Schon in den ersten Tagen nach dem russischen Überfall auf die Ukraine machte Deutschlan­d klar, es werde sich an der Seite des westlichen Verteidigu­ngsbündnis­ses Nato einbringen. Bis heute streitet das Land darüber, was das genau heißt. In dieser Woche mischte sich auch noch der polnische Präsident, Andrzej Duda, ein. Er warf der deutschen Regierung vor, ein Rüstungsve­rsprechen an die Polen gebrochen zu haben. Dabei geht es um ein Prinzip, das einfach klingt, im Detail aber für viel Verwirrung sorgt: den sogenannte­n Ringtausch.

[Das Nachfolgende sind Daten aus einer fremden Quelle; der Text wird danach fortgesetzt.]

--- src/sv/supercap_charge_mode_controller.sv ---
// Supercap charge mode controller: four-state charge mode machine with one result register.
// The result beat for an accepted input beat is registered and on the output in the next cycle.
// Throughput: one beat per cycle; the result register frees in the cycle it is taken,
// so in_ready stays high while the output side keeps up.
// Reset (rst, synchronous, active high): state to bootup, counters cleared,
// self-test disabled, output empty.
module supercap_charge_mode_controller #(
  parameter int TICKS_SECOND = 32
) (
  input  logic        clk,
  input  logic        rst,
  input  logic        cfg_we,
  input  logic        cfg_wdata,
  input  logic        in_valid,
  output logic        in_ready,
  input  logic [11:0] vcc_mv,
  input  logic [31:0] elapsed_ticks,
  input  logic [7:0]  cap_counts,
  input  logic        force_stop,
  output logic        out_valid,
  input  logic        out_ready,
  output logic [1:0]  charge_state,
  output logic        is_charging,
  output logic [7:0]  voltage_delta
);
  import scm_pkg::*;

  localparam logic [31:0] BOOT_TICKS = 32'(2 * TICKS_SECOND);
  localparam logic [7:0]  SLOW_THR   = 8'(TICKS_SECOND / 2);
  localparam logic [7:0]  FAST_THR   = 8'(4 * TICKS_SECOND);

  mode_t       mode, mode_next;
  logic [7:0]  stable_count, stable_count_next;
  logic [7:0]  latched_counts, latched_counts_next;
  logic        self_test_enable;

  logic        accept;
  logic        vcc_low, over_range, over_hit, drop, chain_latch;
  logic [11:0] cap_x14, vcc_over;
  logic        charging_next;
  logic [7:0]  delta_next;

  assign in_ready = !out_valid || out_ready;
  assign accept   = in_valid && in_ready;

  // Overcharge: counts <= floor((vcc - 3500) / 14) is the same as counts * 14 <= vcc - 3500.
  assign cap_x14     = 12'(cap_counts) * MV_PER_COUNT;
  assign vcc_over    = vcc_mv - OVER_MV;
  assign vcc_low     = vcc_mv < LOW_OFF_MV;
  assign over_range  = vcc_mv > OVER_MV;
  assign over_hit    = over_range && (cap_x14 <= vcc_over);
  assign drop        = vcc_low || force_stop || over_hit;
  // The drop chain reads the ADC only once low supply and stop have both passed and the supply is over OVER_MV.
  assign chain_latch = !vcc_low && !force_stop && over_range;

  always_comb begin
    mode_next           = mode;
    stable_count_next   = stable_count;
    latched_counts_next = latched_counts;
    case (mode)
      ST_BOOTUP: begin
        if (elapsed_ticks > BOOT_TICKS) begin
          mode_next = ST_OFF;
        end else if (self_test_enable) begin
          mode_next = ST_FAST;
        end
      end
      ST_OFF: begin
        if (vcc_mv > OFF_UP_MV) begin
          if (stable_count > SLOW_THR) begin
            mode_next         = ST_SLOW;
            stable_count_next = '0;
          end else begin
            stable_count_next = stable_count + 8'd1;
          end
        end else begin
          stable_count_next = '0;
        end
      end
      ST_SLOW: begin
        if (chain_latch) latched_counts_next = cap_counts;
        if (drop) begin
          mode_next = ST_OFF;
        end else if (vcc_mv > SLOW_UP_MV) begin
          if (stable_count > FAST_THR) begin
            mode_next         = ST_FAST;
            stable_count_next = '0;
          end else begin
            stable_count_next = stable_count + 8'd1;
          end
        end else begin
          stable_count_next = '0;
        end
      end
      ST_FAST: begin
        if (self_test_enable) begin
          latched_counts_next = cap_counts;
          if (over_hit || force_stop) mode_next = ST_OFF;
        end else begin
          if (chain_latch) latched_counts_next = cap_counts;
          if (drop) begin
            mode_next = ST_OFF;
          end else if (vcc_mv < FAST_DOWN_MV) begin
            mode_next = ST_SLOW;
          end
        end
      end
      default: begin
        mode_next = ST_BOOTUP;
      end
    endcase
  end

  always_comb begin
    charging_next = (mode_next == ST_SLOW) || (mode_next == ST_FAST);
    delta_next    = charging_next ? latched_counts_next : 8'd0;
  end

  always_ff @(posedge clk) begin
    if (rst) begin
      mode             <= ST_BOOTUP;
      stable_count     <= '0;
      latched_counts   <= '0;
      self_test_enable <= 1'b0;
    end else begin
      if (cfg_we) self_test_enable <= cfg_wdata;
      if (accept) begin
        mode           <= mode_next;
        stable_count   <= stable_count_next;
        latched_counts <= latched_counts_next;
      end
    end
  end

  always_ff @(posedge clk) begin
    if (rst) begin
      out_valid <= 1'b0;
    end else if (accept) begin
      out_valid <= 1'b1;
    end else if (out_ready) begin
      out_valid <= 1'b0;
    end
  end

  // Load the result beat alongside the state update.
  always_ff @(posedge clk) begin
    if (accept) begin
      charge_state  <= mode_next;
      is_charging   <= charging_next;
      voltage_delta <= delta_next;
    end
  end

endmodule

--- config.mk ---
export PLATFORM = sky130hd
export DESIGN_NAME = supercap_charge_mode_controller
export DESIGN_NICKNAME = d
export VERILOG_FILES = /design/src/sv/scm_pkg.sv /design/src/sv/supercap_charge_mode_controller.sv
export SDC_FILE = /design/constraint.sdc
export NUM_CORES = 1
export LEC_CHECK = 0
export BUFFER_PORTS_ARGS = -buffer_cell sky130_fd_sc_hd__buf_2
export CAP_MARGIN = 20
export CORE_MARGIN = 2
export CORE_UTILIZATION = 35
export CTS_BUF_LIST = sky130_fd_sc_hd__clkbuf_8
export CTS_CLUSTER_SIZE = 12
export DETAILED_ROUTE_END_ITERATION = 8
export SKIP_LAST_GASP = 1
export SLEW_MARGIN = 20
export SYNTH_ARGS = -nofsm -noshare
export SYNTH_HDL_FRONTEND = slang
export SYNTH_SLANG_ARGS = --single-unit
--- constraint.sdc ---
create_clock -name clk -period 13.52 [get_ports clk]
set_input_delay 1.352 -clock clk [delete_from_list [all_inputs] [get_ports clk]]
set_output_delay 1.352 -clock clk [all_outputs]
set_load 0.01 [all_outputs]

Von „enttäuscht“bis „verblüfft“

Die Idee: Die ehemals zur Sowjetunio­n gehörende Ukraine solle zuallerers­t mit Waffen sowjetisch­er Bauart beliefert werden. Mit diesen sind die ukrainisch­en Soldaten vertraut, vor allem die ehemaligen Mitgliedsl­änder des Warschauer Paktes verfügen noch über ein großes Arsenal. Was Polen, Tschechien oder Slowenien in die Ukraine liefern, würden westliche Länder wie Deutschlan­d ihnen ersetzen. Damit wäre allen gedient: Die Ukrainer haben Panzer, die sie kennen. Die Deutschen müssen nicht allzu viel westliches Material liefern. Die osteuropäi­schen EU-Länder können ihre Armeen mit Hightech-Waffen nachrüsten.

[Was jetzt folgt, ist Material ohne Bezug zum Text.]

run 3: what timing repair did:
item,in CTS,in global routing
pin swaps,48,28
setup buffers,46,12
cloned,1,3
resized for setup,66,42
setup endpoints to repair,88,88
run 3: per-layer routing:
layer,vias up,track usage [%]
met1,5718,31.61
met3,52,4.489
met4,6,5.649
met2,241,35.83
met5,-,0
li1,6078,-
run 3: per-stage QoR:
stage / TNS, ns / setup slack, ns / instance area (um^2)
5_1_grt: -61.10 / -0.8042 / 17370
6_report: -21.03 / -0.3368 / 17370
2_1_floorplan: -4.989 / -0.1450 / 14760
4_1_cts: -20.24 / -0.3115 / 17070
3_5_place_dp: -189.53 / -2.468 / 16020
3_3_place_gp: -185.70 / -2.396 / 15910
==> src/hw/rtl/trst_pkg.sv <==
// types and constants of the touch stop race timer
`default_nettype none

package trst_pkg;

	typedef enum logic [1:0] {
		MODE_STOP      = 2'd0,
		MODE_COUNTDOWN = 2'd1,
		MODE_TIMING    = 2'd2
	} mode_t;

	typedef enum logic [1:0] {
		CFG_TOUCH_THRESHOLD   = 2'd0,
		CFG_COUNTDOWN_SECONDS = 2'd1,
		CFG_POLL_INTERVAL_MS  = 2'd2,
		CFG_TICKS_PER_SECOND  = 2'd3
	} cfg_index_t;

	localparam int unsigned CFG_DATA_W = 16;

	localparam logic [15:0] RST_TOUCH_THRESHOLD   = 16'd10000;
	localparam logic [3:0]  RST_COUNTDOWN_SECONDS = 4'd5;
	localparam logic [7:0]  RST_POLL_INTERVAL_MS  = 8'd10;
	localparam logic [15:0] RST_TICKS_PER_SECOND  = 16'd1000;

	localparam logic [3:0] DIGIT_MAX   = 4'd9;
	localparam logic [5:0] SECONDS_MAX = 6'd59;
	localparam logic [6:0] MINUTES_MAX = 7'd99;

	typedef struct packed {
		logic        ms_tick;
		logic [15:0] touch_sample;
		logic        start_switch_level;
		logic        clear_switch_level;
	} poll_item_t;

	typedef struct packed {
		logic [1:0]  mode;
		logic [3:0]  countdown_digit;
		logic        go_shown;
		logic [3:0]  millis_digit;
		logic [3:0]  tens_ms_digit;
		logic [3:0]  hundreds_ms_digit;
		logic [5:0]  seconds_count;
		logic [6:0]  minutes_count;
		logic [7:0]  event_count;
		logic        touch_stopped;
	} result_item_t;

	typedef struct packed {
		logic [3:0] ms;
		logic [3:0] tms;
		logic [3:0] hms;
		logic [5:0] secs;
		logic [6:0] mins;
	} elapsed_t;

	// verified presses from the switch debouncer
	typedef struct packed {
		logic start_verified;
		logic clear_verified;
	} press_evt_t;

endpackage

`default_nettype wire

==> src/hw/rtl/touch_stop_race_timer_core.sv <==
// top level of the touch stop race timer
// one poll item in, one result item out. an accepted item lands in an input register;
// once the output register is free, the stopwatch state is updated from it and the result is
// written to an output register; a new item is taken every cycle while the result side keeps
// up, so the sustained rate is one item per clock, and result valid comes from the output
// register. ready on the poll side follows result_ready through the two registers. the
// registers are written through cfg_we / cfg_index / cfg_data and should change only while
// no item is in flight. the result shows the state after its item: mode, countdown digit,
// go and touch strobes, elapsed digits and the stop event count
`default_nettype none

module touch_stop_race_timer_core
	import trst_pkg::*;
(
	input  wire logic                  clk,
	input  wire logic                  arst_n,
	// poll items
	input  wire logic                  poll_valid,
	output logic                       poll_ready,
	input  wire poll_item_t            poll,
	// result items
	output logic                       result_valid,
	input  wire logic                  result_ready,
	output result_item_t               result,
	// register writes
	input  wire logic                  cfg_we,
	input  wire cfg_index_t            cfg_index,
	input  wire logic [CFG_DATA_W-1:0] cfg_data
);

	// configuration registers
	logic [15:0] touch_threshold_q;
	logic [3:0]  countdown_seconds_q;
	logic [7:0]  poll_interval_ms_q;
	logic [15:0] ticks_per_second_q;

	// input stage
	logic       valid_s1;
	poll_item_t item_s1;

	// output stage
	logic         result_valid_q;
	result_item_t result_q;

	// stopwatch state
	mode_t       mode_q;
	logic [15:0] baseline_q;
	logic        pending_q;
	logic [7:0]  events_q;
	logic [7:0]  poll_cnt_q;
	logic [15:0] cd_ticks_q;
	logic [4:0]  cd_remain_q;

	// next state and strobes
	mode_t       mode_d;
	logic [15:0] baseline_d;
	logic        pending_d;
	logic [7:0]  events_d;
	logic [7:0]  poll_cnt_d;
	logic [15:0] cd_ticks_d;
	logic [4:0]  cd_remain_d;
	logic [3:0]  digit;
	logic        go;
	logic        touched;

	logic        advance_s1;
	logic        fire;
	logic        start_pressed;
	logic        clear_pressed;
	logic [7:0]  interval;
	logic [7:0]  poll_cnt_inc;
	logic        poll_hit;
	logic [15:0] tps;
	logic [15:0] cd_ticks_inc;
	logic        sec_hit;
	logic        capture;
	logic        timing_test;
	logic [16:0] upper_bound;
	logic [16:0] sample_plus;
	press_evt_t  press;
	elapsed_t    elapsed_d;

	// handshake: the output register frees the input register, which frees the port
	assign advance_s1   = ~result_valid_q | result_ready;
	assign fire         = valid_s1 & advance_s1;
	assign poll_ready   = ~valid_s1 | advance_s1;
	assign result_valid = result_valid_q;
	assign result       = result_q;

	// switches are active low
	assign start_pressed = ~item_s1.start_switch_level;
	assign clear_pressed = ~item_s1.clear_switch_level;

	// stop mode: debounce poll every interval ticks, a zero interval acts as one
	assign interval     = (poll_interval_ms_q == '0) ? 8'd1 : poll_interval_ms_q;
	assign poll_cnt_inc = poll_cnt_q + 8'd1;
	assign poll_hit     = (mode_q == MODE_STOP) & item_s1.ms_tick & (poll_cnt_inc >= interval);

	// countdown: one second is tps ticks, zero acts as one
	assign tps          = (ticks_per_second_q == '0) ? 16'd1 : ticks_per_second_q;
	assign cd_ticks_inc = cd_ticks_q + 16'd1;
	assign sec_hit      = (mode_q == MODE_COUNTDOWN) & item_s1.ms_tick & (cd_ticks_inc >= tps);

	// timing: the first item captures the baseline, the rest are tested for a touch
	assign capture     = (mode_q == MODE_TIMING) & pending_q;
	assign timing_test = (mode_q == MODE_TIMING) & ~pending_q;
	assign upper_bound = {1'b0, baseline_q} + {1'b0, touch_threshold_q};
	assign sample_plus = {1'b0, item_s1.touch_sample} + {1'b0, touch_threshold_q};
	assign touched     = timing_test &
		(({1'b0, item_s1.touch_sample} > upper_bound) | (sample_plus < {1'b0, baseline_q}));

	trst_debounce u_debounce (
		.clk           (clk),
		.arst_n        (arst_n),
		.poll_en       (fire & poll_hit),
		.start_pressed (start_pressed),
		.clear_pressed (clear_pressed),
		.evt           (press)
	);

	trst_elapsed u_elapsed (
		.clk       (clk),
		.arst_n    (arst_n),
		.update_en (fire),
		.clear     (capture),
		.advance   (timing_test & item_s1.ms_tick),
		.digits_d  (elapsed_d)
	);

	always_comb begin
		mode_d      = mode_q;
		baseline_d  = baseline_q;
		pending_d   = pending_q;
		events_d    = events_q;
		poll_cnt_d  = poll_cnt_q;
		cd_ticks_d  = cd_ticks_q;
		cd_remain_d = cd_remain_q;
		go          = 1'b0;
		digit       = '0;
		unique case (mode_q)
			MODE_STOP: begin
				if (item_s1.ms_tick) poll_cnt_d = poll_hit ? 8'd0 : poll_cnt_inc;
				if (press.start_verified) begin
					mode_d      = MODE_COUNTDOWN;
					cd_ticks_d  = '0;
					cd_remain_d = {1'b0, countdown_seconds_q} + 5'd1;
				end
				if (press.clear_verified) events_d = '0;
			end
			MODE_COUNTDOWN: begin
				if (item_s1.ms_tick) cd_ticks_d = sec_hit ? 16'd0 : cd_ticks_inc;
				if (sec_hit) begin
					if (cd_remain_q != '0) cd_remain_d = cd_remain_q - 5'd1;
					if (cd_remain_d == '0) begin
						mode_d    = MODE_TIMING;
						pending_d = 1'b1;
						go        = 1'b1;
					end
				end
				// blank while remaining exceeds the configured digits
				if (!go && (cd_remain_d <= {1'b0, countdown_seconds_q}))
					digit = cd_remain_d[3:0];
			end
			MODE_TIMING: begin
				if (capture) begin
					baseline_d = item_s1.touch_sample;
					pending_d  = 1'b0;
				end else if (touched) begin
					mode_d     = MODE_STOP;
					poll_cnt_d = '0;
					events_d   = events_q + 8'd1;
				end
			end
			default: begin
				mode_d     = MODE_STOP;
				poll_cnt_d = '0;
			end
		endcase
	end

	// configuration writes
	always_ff @(posedge clk or negedge arst_n) begin
		if (!arst_n) begin
			touch_threshold_q   <= RST_TOUCH_THRESHOLD;
			countdown_seconds_q <= RST_COUNTDOWN_SECONDS;
			poll_interval_ms_q  <= RST_POLL_INTERVAL_MS;
			ticks_per_second_q  <= RST_TICKS_PER_SECOND;
		end else if (cfg_we) begin
			unique case (cfg_index)
				CFG_TOUCH_THRESHOLD:   touch_threshold_q   <= cfg_data[15:0];
				CFG_COUNTDOWN_SECONDS: countdown_seconds_q <= cfg_data[3:0];
				CFG_POLL_INTERVAL_MS:  poll_interval_ms_q  <= cfg_data[7:0];
				CFG_TICKS_PER_SECOND:  ticks_per_second_q  <= cfg_data[15:0];
				default: ;
			endcase
		end
	end

	// input register
	always_ff @(posedge clk or negedge arst_n) begin
		if (!arst_n) begin
			valid_s1 <= 1'b0;
		end else if (poll_ready) begin
			valid_s1 <= poll_valid;
		end
	end

	always_ff @(posedge clk) begin
		if (poll_ready && poll_valid) item_s1 <= poll;
	end

	// stopwatch state, advanced once per item
	always_ff @(posedge clk or negedge arst_n) begin
		if (!arst_n) begin
			mode_q      <= MODE_STOP;
			baseline_q  <= '0;
			pending_q   <= 1'b0;
			events_q    <= '0;
			poll_cnt_q  <= '0;
			cd_ticks_q  <= '0;
			cd_remain_q <= '0;
		end else if (fire) begin
			mode_q      <= mode_d;
			baseline_q  <= baseline_d;
			pending_q   <= pending_d;
			events_q    <= events_d;
			poll_cnt_q  <= poll_cnt_d;
			cd_ticks_q  <= cd_ticks_d;
			cd_remain_q <= cd_remain_d;
		end
	end

	// output register
	always_ff @(posedge clk or negedge arst_n) begin
		if (!arst_n) begin
			result_valid_q <= 1'b0;
		end else if (advance_s1) begin
			result_valid_q <= valid_s1;
		end
	end

	always_ff @(posedge clk) begin
		if (fire) begin
			result_q.mode              <= mode_d;
			result_q.countdown_digit   <= digit;
			result_q.go_shown          <= go;
			result_q.millis_digit      <= elapsed_d.ms;
			result_q.tens_ms_digit     <= elapsed_d.tms;
			result_q.hundreds_ms_digit <= elapsed_d.hms;
			result_q.seconds_count     <= elapsed_d.secs;
			result_q.minutes_count     <= elapsed_d.mins;
			result_q.event_count       <= events_d;
			result_q.touch_stopped     <= touched;
		end
	end

endmodule

`default_nettype wire

==> src/hw/rtl/trst_debounce.sv <==
// two-poll debouncer for the start and clear switches
`default_nettype none

module trst_debounce
	import trst_pkg::*;
(
	input  wire logic       clk,
	input  wire logic       arst_n,
	input  wire logic       poll_en,
	input  wire logic       start_pressed,
	input  wire logic       clear_pressed,
	output press_evt_t      evt
);

	typedef enum logic [1:0] {
		PH_IDLE     = 2'd0,
		PH_EDGE     = 2'd1,
		PH_VERIFIED = 2'd2
	} phase_t;

	phase_t phase_q;
	phase_t phase_d;
	logic   any_pressed;

	assign any_pressed = start_pressed | clear_pressed;

	always_comb begin
		phase_d            = phase_q;
		evt.start_verified = 1'b0;
		evt.clear_verified = 1'b0;
		unique case (phase_q)
			PH_IDLE: begin
				if (any_pressed) phase_d = PH_EDGE;
			end
			PH_EDGE: begin
				if (any_pressed) begin
					phase_d            = PH_VERIFIED;
					evt.start_verified = poll_en & start_pressed;
					evt.clear_verified = poll_en & ~start_pressed;
				end else begin
					phase_d = PH_IDLE;
				end
			end
			PH_VERIFIED: begin
				// stays verified only while both are held
				if (!start_pressed || !clear_pressed) phase_d = PH_IDLE;
			end
			default: begin
				phase_d = PH_IDLE;
			end
		endcase
	end

	always_ff @(posedge clk or negedge arst_n) begin
		if (!arst_n) begin
			phase_q <= PH_IDLE;
		end else if (poll_en) begin
			phase_q <= phase_d;
		end
	end

endmodule

`default_nettype wire

==> src/hw/rtl/trst_elapsed.sv <==
// decimal elapsed time counter: ms, tens, hundreds, seconds, minutes
`default_nettype none

module trst_elapsed
	import trst_pkg::*;
(
	input  wire logic       clk,
	input  wire logic       arst_n,
	input  wire logic       update_en,
	input  wire logic       clear,
	input  wire logic       advance,
	output elapsed_t        digits_d
);

	elapsed_t digits_q;

	always_comb begin
		digits_d = digits_q;
		if (clear) begin
			digits_d = '0;
		end else if (advance) begin
			if (digits_q.ms < DIGIT_MAX) begin
				digits_d.ms = digits_q.ms + 4'd1;
			end else begin
				digits_d.ms = '0;
				if (digits_q.tms < DIGIT_MAX) begin
					digits_d.tms = digits_q.tms + 4'd1;
				end else begin
					digits_d.tms = '0;
					if (digits_q.hms < DIGIT_MAX) begin
						digits_d.hms = digits_q.hms + 4'd1;
					end else begin
						digits_d.hms = '0;
						if (digits_q.secs < SECONDS_MAX) begin
							digits_d.secs = digits_q.secs + 6'd1;
						end else begin
							digits_d.secs = '0;
							// minutes wrap at 100
							if (digits_q.mins < MINUTES_MAX)
								digits_d.mins = digits_q.mins + 7'd1;
							else
								digits_d.mins = '0;
						end
					end
				end
			end
		end
	end

	always_ff @(posedge clk or negedge arst_n) begin
		if (!arst_n) begin
			digits_q <= '0;
		end else if (update_en) begin
			digits_q <= digits_d;
		end
	end

endmodule

`default_nettype wire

Konkret heißt das: Die Polen haben rund 240 T-72 sowjetisch­er Bauart in die Ukraine gebracht. Dafür wollten sie deutsche Leopard 2 bekommen – und zwar den neuesten Typ A7. Doch dabei soll etwas schiefgega­ngen sein, sagte Duda etwas kryptisch in einem Interview. Er sei jedenfalls „sehr enttäuscht“. In Berlin wiederum gab sich ein Regierungs­sprecher „verblüfft“: Von diesem neuen Modell habe selbst die Bundeswehr derzeit nur wenige Stück. Wie die Polen auf die Idee kommen, sie seien lieferbar, könne er sich nicht erklären.

Mehrfachra­ketenwerfe­r aus den USA?

Auch die Slowenen streiten mit den Deutschen: 30 T-72 hätten sie anzubieten. Welchen Ersatz sie bekommen, dürfte noch immer unklar sein. Für zusätzlich­e Verwirrung sorgte Siemtje Möller, die Staatssekr­etärin im deutschen Verteidigu­ngsministe­rium: Sie sagte, es gebe eine geheime Nato-Absprache, nach der keine Schützen- oder Kampfpanze­r aus westlicher Bauart in der Ukraine landen dürfen. Das erklärt ihr zufolge, warum Deutschlan­d bisher so zögerlich agierte. Ein Nato-Sprecher folgte dieser Sicht nicht: Die Mitgliedsl­änder könnten frei entscheide­n, was sie wann liefern wollen.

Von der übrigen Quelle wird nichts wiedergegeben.